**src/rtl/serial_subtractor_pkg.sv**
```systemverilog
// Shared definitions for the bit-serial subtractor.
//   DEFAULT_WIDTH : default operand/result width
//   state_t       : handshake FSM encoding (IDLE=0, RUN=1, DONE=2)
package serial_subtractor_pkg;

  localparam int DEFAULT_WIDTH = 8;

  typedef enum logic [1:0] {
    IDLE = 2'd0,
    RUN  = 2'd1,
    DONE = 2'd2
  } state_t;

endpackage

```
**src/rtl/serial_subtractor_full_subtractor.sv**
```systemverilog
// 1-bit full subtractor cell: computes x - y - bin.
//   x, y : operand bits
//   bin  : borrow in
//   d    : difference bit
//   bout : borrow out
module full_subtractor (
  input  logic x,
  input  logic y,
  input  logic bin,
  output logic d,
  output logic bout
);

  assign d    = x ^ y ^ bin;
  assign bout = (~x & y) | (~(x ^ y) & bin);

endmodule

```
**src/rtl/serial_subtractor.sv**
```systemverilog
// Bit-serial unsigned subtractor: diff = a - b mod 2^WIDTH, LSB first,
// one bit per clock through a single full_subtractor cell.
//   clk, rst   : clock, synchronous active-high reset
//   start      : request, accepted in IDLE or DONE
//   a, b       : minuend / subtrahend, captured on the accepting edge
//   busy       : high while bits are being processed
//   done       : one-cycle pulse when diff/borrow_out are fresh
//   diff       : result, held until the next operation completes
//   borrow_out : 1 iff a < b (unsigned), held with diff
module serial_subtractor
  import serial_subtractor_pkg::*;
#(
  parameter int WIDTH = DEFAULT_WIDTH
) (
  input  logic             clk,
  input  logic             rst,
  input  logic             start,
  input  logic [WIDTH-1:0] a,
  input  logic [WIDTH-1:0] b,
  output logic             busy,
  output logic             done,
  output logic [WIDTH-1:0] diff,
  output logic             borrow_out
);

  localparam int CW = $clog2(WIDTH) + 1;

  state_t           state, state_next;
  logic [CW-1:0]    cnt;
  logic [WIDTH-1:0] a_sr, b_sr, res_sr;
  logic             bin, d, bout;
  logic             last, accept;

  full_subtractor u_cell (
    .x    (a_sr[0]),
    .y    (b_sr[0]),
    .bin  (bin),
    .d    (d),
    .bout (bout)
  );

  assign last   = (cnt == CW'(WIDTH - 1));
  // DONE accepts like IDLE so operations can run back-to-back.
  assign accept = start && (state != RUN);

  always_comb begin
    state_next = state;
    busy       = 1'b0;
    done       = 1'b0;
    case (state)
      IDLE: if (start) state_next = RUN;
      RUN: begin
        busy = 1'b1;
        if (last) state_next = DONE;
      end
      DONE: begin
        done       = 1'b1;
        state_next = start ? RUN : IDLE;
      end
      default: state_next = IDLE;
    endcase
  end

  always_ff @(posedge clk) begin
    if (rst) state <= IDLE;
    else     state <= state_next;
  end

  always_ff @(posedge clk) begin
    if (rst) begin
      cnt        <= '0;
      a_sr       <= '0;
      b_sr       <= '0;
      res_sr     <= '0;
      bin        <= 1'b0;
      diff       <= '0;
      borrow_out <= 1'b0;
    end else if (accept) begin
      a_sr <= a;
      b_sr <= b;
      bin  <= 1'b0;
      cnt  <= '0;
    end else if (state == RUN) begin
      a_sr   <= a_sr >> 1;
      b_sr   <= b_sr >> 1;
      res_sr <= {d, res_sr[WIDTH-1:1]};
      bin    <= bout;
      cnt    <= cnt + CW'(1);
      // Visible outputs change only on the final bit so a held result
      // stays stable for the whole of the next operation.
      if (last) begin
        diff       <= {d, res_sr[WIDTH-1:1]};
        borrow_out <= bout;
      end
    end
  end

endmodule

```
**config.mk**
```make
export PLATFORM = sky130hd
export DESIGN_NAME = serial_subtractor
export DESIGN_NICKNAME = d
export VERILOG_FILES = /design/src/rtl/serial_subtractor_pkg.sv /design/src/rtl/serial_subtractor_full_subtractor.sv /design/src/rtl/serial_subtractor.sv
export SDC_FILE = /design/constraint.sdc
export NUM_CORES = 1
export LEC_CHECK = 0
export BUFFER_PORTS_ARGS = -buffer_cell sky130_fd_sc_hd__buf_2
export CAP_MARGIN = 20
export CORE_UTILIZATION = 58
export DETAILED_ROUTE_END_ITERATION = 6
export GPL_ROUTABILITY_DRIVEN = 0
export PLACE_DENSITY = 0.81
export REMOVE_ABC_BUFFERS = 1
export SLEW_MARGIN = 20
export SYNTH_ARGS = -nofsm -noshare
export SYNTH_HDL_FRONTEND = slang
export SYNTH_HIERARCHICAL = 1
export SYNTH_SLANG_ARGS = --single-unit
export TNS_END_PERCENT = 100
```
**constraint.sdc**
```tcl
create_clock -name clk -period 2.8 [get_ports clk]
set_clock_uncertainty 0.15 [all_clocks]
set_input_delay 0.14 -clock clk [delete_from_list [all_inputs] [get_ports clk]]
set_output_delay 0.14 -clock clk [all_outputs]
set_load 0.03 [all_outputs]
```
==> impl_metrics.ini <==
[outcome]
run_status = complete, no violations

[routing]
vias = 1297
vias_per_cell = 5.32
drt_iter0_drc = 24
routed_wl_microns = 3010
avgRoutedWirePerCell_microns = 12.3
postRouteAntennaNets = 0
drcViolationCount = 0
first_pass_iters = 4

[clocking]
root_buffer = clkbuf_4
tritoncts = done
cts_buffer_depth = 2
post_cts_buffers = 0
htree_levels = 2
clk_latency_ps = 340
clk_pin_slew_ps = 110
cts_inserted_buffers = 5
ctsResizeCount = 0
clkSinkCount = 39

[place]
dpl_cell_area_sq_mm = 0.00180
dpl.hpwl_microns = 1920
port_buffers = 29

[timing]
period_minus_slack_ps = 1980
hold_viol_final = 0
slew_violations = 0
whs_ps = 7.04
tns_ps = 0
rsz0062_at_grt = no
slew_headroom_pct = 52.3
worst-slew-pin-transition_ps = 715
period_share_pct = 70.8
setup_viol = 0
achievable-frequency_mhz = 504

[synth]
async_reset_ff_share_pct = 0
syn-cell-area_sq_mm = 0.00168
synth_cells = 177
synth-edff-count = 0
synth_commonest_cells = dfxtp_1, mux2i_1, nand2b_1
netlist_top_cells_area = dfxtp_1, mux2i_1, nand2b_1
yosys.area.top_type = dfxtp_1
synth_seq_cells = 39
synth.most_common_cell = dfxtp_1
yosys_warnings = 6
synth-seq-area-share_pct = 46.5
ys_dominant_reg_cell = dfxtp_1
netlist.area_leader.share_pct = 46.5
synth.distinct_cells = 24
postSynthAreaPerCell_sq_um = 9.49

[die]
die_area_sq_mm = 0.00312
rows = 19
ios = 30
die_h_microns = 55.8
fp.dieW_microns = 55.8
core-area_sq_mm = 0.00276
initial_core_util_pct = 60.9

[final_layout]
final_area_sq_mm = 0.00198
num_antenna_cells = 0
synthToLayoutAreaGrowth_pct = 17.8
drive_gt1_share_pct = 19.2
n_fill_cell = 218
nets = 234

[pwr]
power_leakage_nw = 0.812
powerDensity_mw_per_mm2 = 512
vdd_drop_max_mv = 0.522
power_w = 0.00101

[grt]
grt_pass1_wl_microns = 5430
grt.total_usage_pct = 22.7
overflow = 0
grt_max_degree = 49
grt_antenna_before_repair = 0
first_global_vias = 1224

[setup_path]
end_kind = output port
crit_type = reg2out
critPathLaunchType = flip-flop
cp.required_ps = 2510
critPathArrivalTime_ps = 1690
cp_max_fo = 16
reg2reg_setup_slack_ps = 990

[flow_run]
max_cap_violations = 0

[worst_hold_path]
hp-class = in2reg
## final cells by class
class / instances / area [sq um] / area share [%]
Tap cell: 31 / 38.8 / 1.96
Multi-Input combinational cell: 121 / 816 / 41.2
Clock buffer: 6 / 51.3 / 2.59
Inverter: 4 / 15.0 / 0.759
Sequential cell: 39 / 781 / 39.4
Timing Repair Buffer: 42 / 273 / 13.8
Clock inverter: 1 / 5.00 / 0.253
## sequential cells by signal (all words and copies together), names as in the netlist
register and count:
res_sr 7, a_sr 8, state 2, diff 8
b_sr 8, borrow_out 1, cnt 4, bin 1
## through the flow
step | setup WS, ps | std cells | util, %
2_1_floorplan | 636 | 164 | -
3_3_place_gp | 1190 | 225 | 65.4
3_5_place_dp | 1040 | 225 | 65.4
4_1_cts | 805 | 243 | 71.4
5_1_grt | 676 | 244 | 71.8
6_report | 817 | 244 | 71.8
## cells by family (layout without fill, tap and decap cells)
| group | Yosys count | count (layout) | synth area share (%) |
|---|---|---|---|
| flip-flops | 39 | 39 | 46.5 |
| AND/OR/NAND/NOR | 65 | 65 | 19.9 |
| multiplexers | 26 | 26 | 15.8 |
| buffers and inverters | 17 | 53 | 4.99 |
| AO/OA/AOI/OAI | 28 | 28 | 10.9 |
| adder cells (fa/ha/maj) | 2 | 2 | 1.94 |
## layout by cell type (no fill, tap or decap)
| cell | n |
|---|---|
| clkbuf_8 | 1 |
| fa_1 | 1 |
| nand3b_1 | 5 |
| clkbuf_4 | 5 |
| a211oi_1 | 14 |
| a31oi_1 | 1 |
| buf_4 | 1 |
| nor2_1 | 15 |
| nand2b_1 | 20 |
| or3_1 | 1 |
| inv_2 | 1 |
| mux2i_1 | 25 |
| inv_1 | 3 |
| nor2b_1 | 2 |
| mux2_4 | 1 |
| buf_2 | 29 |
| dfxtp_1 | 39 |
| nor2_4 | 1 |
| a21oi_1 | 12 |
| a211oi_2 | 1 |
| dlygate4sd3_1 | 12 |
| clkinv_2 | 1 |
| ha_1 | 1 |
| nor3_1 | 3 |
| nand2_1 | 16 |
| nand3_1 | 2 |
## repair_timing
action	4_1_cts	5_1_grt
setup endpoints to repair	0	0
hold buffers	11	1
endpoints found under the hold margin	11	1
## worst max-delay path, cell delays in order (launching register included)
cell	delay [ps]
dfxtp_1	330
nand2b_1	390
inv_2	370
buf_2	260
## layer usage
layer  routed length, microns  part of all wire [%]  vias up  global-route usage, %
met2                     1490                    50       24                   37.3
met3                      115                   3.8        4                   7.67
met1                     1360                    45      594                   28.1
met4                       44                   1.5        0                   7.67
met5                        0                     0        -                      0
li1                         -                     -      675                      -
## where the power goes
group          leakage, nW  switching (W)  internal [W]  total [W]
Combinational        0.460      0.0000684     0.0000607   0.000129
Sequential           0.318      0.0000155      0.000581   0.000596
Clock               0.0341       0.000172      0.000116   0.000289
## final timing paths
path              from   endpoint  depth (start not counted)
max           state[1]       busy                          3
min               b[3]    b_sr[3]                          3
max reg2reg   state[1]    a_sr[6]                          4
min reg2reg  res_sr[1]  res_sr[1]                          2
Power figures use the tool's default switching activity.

◇ ◇ ◇ ◇ ◇

AIM OF THE TASK: The exact lines of the material above starting at the one that contains "max_cap_violations = 0" and ending at the one that contains "nand2b_1 | 20 |" are what to retype; leave out everything else.

RESPONSE FOR THIS EXERCISE:
max_cap_violations = 0

[worst_hold_path]
hp-class = in2reg
## final cells by class
class / instances / area [sq um] / area share [%]
Tap cell: 31 / 38.8 / 1.96
Multi-Input combinational cell: 121 / 816 / 41.2
Clock buffer: 6 / 51.3 / 2.59
Inverter: 4 / 15.0 / 0.759
Sequential cell: 39 / 781 / 39.4
Timing Repair Buffer: 42 / 273 / 13.8
Clock inverter: 1 / 5.00 / 0.253
## sequential cells by signal (all words and copies together), names as in the netlist
register and count:
res_sr 7, a_sr 8, state 2, diff 8
b_sr 8, borrow_out 1, cnt 4, bin 1
## through the flow
step | setup WS, ps | std cells | util, %
2_1_floorplan | 636 | 164 | -
3_3_place_gp | 1190 | 225 | 65.4
3_5_place_dp | 1040 | 225 | 65.4
4_1_cts | 805 | 243 | 71.4
5_1_grt | 676 | 244 | 71.8
6_report | 817 | 244 | 71.8
## cells by family (layout without fill, tap and decap cells)
| group | Yosys count | count (layout) | synth area share (%) |
|---|---|---|---|
| flip-flops | 39 | 39 | 46.5 |
| AND/OR/NAND/NOR | 65 | 65 | 19.9 |
| multiplexers | 26 | 26 | 15.8 |
| buffers and inverters | 17 | 53 | 4.99 |
| AO/OA/AOI/OAI | 28 | 28 | 10.9 |
| adder cells (fa/ha/maj) | 2 | 2 | 1.94 |
## layout by cell type (no fill, tap or decap)
| cell | n |
|---|---|
| clkbuf_8 | 1 |
| fa_1 | 1 |
| nand3b_1 | 5 |
| clkbuf_4 | 5 |
| a211oi_1 | 14 |
| a31oi_1 | 1 |
| buf_4 | 1 |
| nor2_1 | 15 |
| nand2b_1 | 20 |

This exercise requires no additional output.